(Beginning of Material provided)

$ cat src/verilog/reg_file.sv
// reg_file: 32x32 register file, two read ports, one write port
`default_nettype none

module reg_file (
    input  logic        clk,
    input  logic        rstn,
    input  logic [4:0]  rs1_addr,
    input  logic [4:0]  rs2_addr,
    input  logic        wb_we,
    input  logic [4:0]  wb_rd,
    input  logic [31:0] wb_data,
    output logic [31:0] rs1_data,
    output logic [31:0] rs2_data
);

    logic [31:0] regs [32];

    always_ff @(posedge clk or negedge rstn) begin
        if (!rstn) begin
            for (int i = 0; i < 32; i++) begin
                regs[i] <= '0;
            end
        end else if (wb_we && (wb_rd != 5'd0)) begin
            regs[wb_rd] <= wb_data;
        end
    end

    // same-cycle write is visible to the reader
    assign rs1_data = (rs1_addr == 5'd0) ? '0 :
                      (wb_we && (wb_rd == rs1_addr)) ? wb_data : regs[rs1_addr];
    assign rs2_data = (rs2_addr == 5'd0) ? '0 :
                      (wb_we && (wb_rd == rs2_addr)) ? wb_data : regs[rs2_addr];

endmodule

`default_nettype wire
[src/verilog/rv_isa_pkg.sv]
// rv_isa_pkg: RV32I subset opcodes, funct codes, ALU operation codes, instruction union
`default_nettype none

package rv_isa_pkg;

    // major opcodes
    localparam logic [6:0] opc_op     = 7'b0110011;
    localparam logic [6:0] opc_op_imm = 7'b0010011;
    localparam logic [6:0] opc_load   = 7'b0000011;
    localparam logic [6:0] opc_store  = 7'b0100011;

    // funct fields
    localparam logic [2:0] f3_add_sub = 3'b000;
    localparam logic [2:0] f3_slt     = 3'b010;
    localparam logic [2:0] f3_xor     = 3'b100;
    localparam logic [2:0] f3_or      = 3'b110;
    localparam logic [2:0] f3_and     = 3'b111;
    localparam logic [2:0] f3_word    = 3'b010;
    localparam logic [6:0] f7_sub     = 7'b0100000;

    // alu operations
    localparam int unsigned alu_w = 3;
    localparam logic [alu_w-1:0] alu_add = 3'd0;
    localparam logic [alu_w-1:0] alu_sub = 3'd1;
    localparam logic [alu_w-1:0] alu_and = 3'd2;
    localparam logic [alu_w-1:0] alu_or  = 3'd3;
    localparam logic [alu_w-1:0] alu_xor = 3'd4;
    localparam logic [alu_w-1:0] alu_slt = 3'd5;

    typedef struct packed {
        logic [6:0] funct7;
        logic [4:0] rs2;
        logic [4:0] rs1;
        logic [2:0] funct3;
        logic [4:0] rd;
        logic [6:0] opcode;
    } r_fmt_t;

    typedef struct packed {
        logic [11:0] imm;
        logic [4:0]  rs1;
        logic [2:0]  funct3;
        logic [4:0]  rd;
        logic [6:0]  opcode;
    } i_fmt_t;

    // store immediate is split around rs2/rs1
    typedef struct packed {
        logic [6:0] imm_hi;
        logic [4:0] rs2;
        logic [4:0] rs1;
        logic [2:0] funct3;
        logic [4:0] imm_lo;
        logic [6:0] opcode;
    } s_fmt_t;

    typedef union packed {
        r_fmt_t r_fmt;
        i_fmt_t i_fmt;
        s_fmt_t s_fmt;
    } instr_t;

endpackage

`default_nettype wire

[src/verilog/core_cfg_pkg.sv]
// core_cfg_pkg: memory size, word address width, reset program counter
`default_nettype none

package core_cfg_pkg;

    // unified memory, one 32-bit word per address
    localparam int unsigned mem_words = 256;
    localparam int unsigned addr_w    = 8;

    // pc counts words, not bytes
    localparam logic [addr_w-1:0] reset_pc = '0;

endpackage

`default_nettype wire

[src/verilog/fetch_stage.sv]
// fetch_stage: program counter and IF/ID register
`default_nettype none

module fetch_stage (
    input  logic                         clk,
    input  logic                         rstn,
    input  logic                         run,
    input  logic                         stall,
    input  logic                         fetch_grant,
    input  logic [31:0]                  mem_rdata,
    output logic                         fetch_req,
    output logic [core_cfg_pkg::addr_w-1:0] fetch_addr,
    output rv_isa_pkg::instr_t           if_instr,
    output logic                         if_valid
);
    import core_cfg_pkg::*;

    logic [addr_w-1:0] pc;

    assign fetch_req  = run;
    assign fetch_addr = pc;

    // stall freezes pc and IF/ID, a lost grant injects a bubble
    always_ff @(posedge clk or negedge rstn) begin
        if (!rstn) begin
            pc       <= reset_pc;
            if_valid <= 1'b0;
        end else if (!stall) begin
            if_valid <= fetch_grant;
            if (fetch_grant) begin
                pc <= pc + 1'b1;
            end
        end
    end

    always_ff @(posedge clk) begin
        if (!stall && fetch_grant) begin
            if_instr <= mem_rdata;
        end
    end

endmodule

`default_nettype wire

(End of Material provided)

- _Task item_:
Each line of the data must be set down again as it is.

- _Written answer_:
$ cat src/verilog/reg_file.sv
// reg_file: 32x32 register file, two read ports, one write port
`default_nettype none

module reg_file (
    input  logic        clk,
    input  logic        rstn,
    input  logic [4:0]  rs1_addr,
    input  logic [4:0]  rs2_addr,
    input  logic        wb_we,
    input  logic [4:0]  wb_rd,
    input  logic [31:0] wb_data,
    output logic [31:0] rs1_data,
    output logic [31:0] rs2_data
);

    logic [31:0] regs [32];

    always_ff @(posedge clk or negedge rstn) begin
        if (!rstn) begin
            for (int i = 0; i < 32; i++) begin
                regs[i] <= '0;
            end
        end else if (wb_we && (wb_rd != 5'd0)) begin
            regs[wb_rd] <= wb_data;
        end
    end

    // same-cycle write is visible to the reader
    assign rs1_data = (rs1_addr == 5'd0) ? '0 :
                      (wb_we && (wb_rd == rs1_addr)) ? wb_data : regs[rs1_addr];
    assign rs2_data = (rs2_addr == 5'd0) ? '0 :
                      (wb_we && (wb_rd == rs2_addr)) ? wb_data : regs[rs2_addr];

endmodule

`default_nettype wire
[src/verilog/rv_isa_pkg.sv]
// rv_isa_pkg: RV32I subset opcodes, funct codes, ALU operation codes, instruction union
`default_nettype none

package rv_isa_pkg;

    // major opcodes
    localparam logic [6:0] opc_op     = 7'b0110011;
    localparam logic [6:0] opc_op_imm = 7'b0010011;
    localparam logic [6:0] opc_load   = 7'b0000011;
    localparam logic [6:0] opc_store  = 7'b0100011;

    // funct fields
    localparam logic [2:0] f3_add_sub = 3'b000;
    localparam logic [2:0] f3_slt     = 3'b010;
    localparam logic [2:0] f3_xor     = 3'b100;
    localparam logic [2:0] f3_or      = 3'b110;
    localparam logic [2:0] f3_and     = 3'b111;
    localparam logic [2:0] f3_word    = 3'b010;
    localparam logic [6:0] f7_sub     = 7'b0100000;

    // alu operations
    localparam int unsigned alu_w = 3;
    localparam logic [alu_w-1:0] alu_add = 3'd0;
    localparam logic [alu_w-1:0] alu_sub = 3'd1;
    localparam logic [alu_w-1:0] alu_and = 3'd2;
    localparam logic [alu_w-1:0] alu_or  = 3'd3;
    localparam logic [alu_w-1:0] alu_xor = 3'd4;
    localparam logic [alu_w-1:0] alu_slt = 3'd5;

    typedef struct packed {
        logic [6:0] funct7;
        logic [4:0] rs2;
        logic [4:0] rs1;
        logic [2:0] funct3;
        logic [4:0] rd;
        logic [6:0] opcode;
    } r_fmt_t;

    typedef struct packed {
        logic [11:0] imm;
        logic [4:0]  rs1;
        logic [2:0]  funct3;
        logic [4:0]  rd;
        logic [6:0]  opcode;
    } i_fmt_t;

    // store immediate is split around rs2/rs1
    typedef struct packed {
        logic [6:0] imm_hi;
        logic [4:0] rs2;
        logic [4:0] rs1;
        logic [2:0] funct3;
        logic [4:0] imm_lo;
        logic [6:0] opcode;
    } s_fmt_t;

    typedef union packed {
        r_fmt_t r_fmt;
        i_fmt_t i_fmt;
        s_fmt_t s_fmt;
    } instr_t;

endpackage

`default_nettype wire

[src/verilog/core_cfg_pkg.sv]
// core_cfg_pkg: memory size, word address width, reset program counter
`default_nettype none

package core_cfg_pkg;

    // unified memory, one 32-bit word per address
    localparam int unsigned mem_words = 256;
    localparam int unsigned addr_w    = 8;

    // pc counts words, not bytes
    localparam logic [addr_w-1:0] reset_pc = '0;

endpackage

`default_nettype wire

[src/verilog/fetch_stage.sv]
// fetch_stage: program counter and IF/ID register
`default_nettype none

module fetch_stage (
    input  logic                         clk,
    input  logic                         rstn,
    input  logic                         run,
    input  logic                         stall,
    input  logic                         fetch_grant,
    input  logic [31:0]                  mem_rdata,
    output logic                         fetch_req,
    output logic [core_cfg_pkg::addr_w-1:0] fetch_addr,
    output rv_isa_pkg::instr_t           if_instr,
    output logic                         if_valid
);
    import core_cfg_pkg::*;

    logic [addr_w-1:0] pc;

    assign fetch_req  = run;
    assign fetch_addr = pc;

    // stall freezes pc and IF/ID, a lost grant injects a bubble
    always_ff @(posedge clk or negedge rstn) begin
        if (!rstn) begin
            pc       <= reset_pc;
            if_valid <= 1'b0;
        end else if (!stall) begin
            if_valid <= fetch_grant;
            if (fetch_grant) begin
                pc <= pc + 1'b1;
            end
        end
    end

    always_ff @(posedge clk) begin
        if (!stall && fetch_grant) begin
            if_instr <= mem_rdata;
        end
    end

endmodule

`default_nettype wire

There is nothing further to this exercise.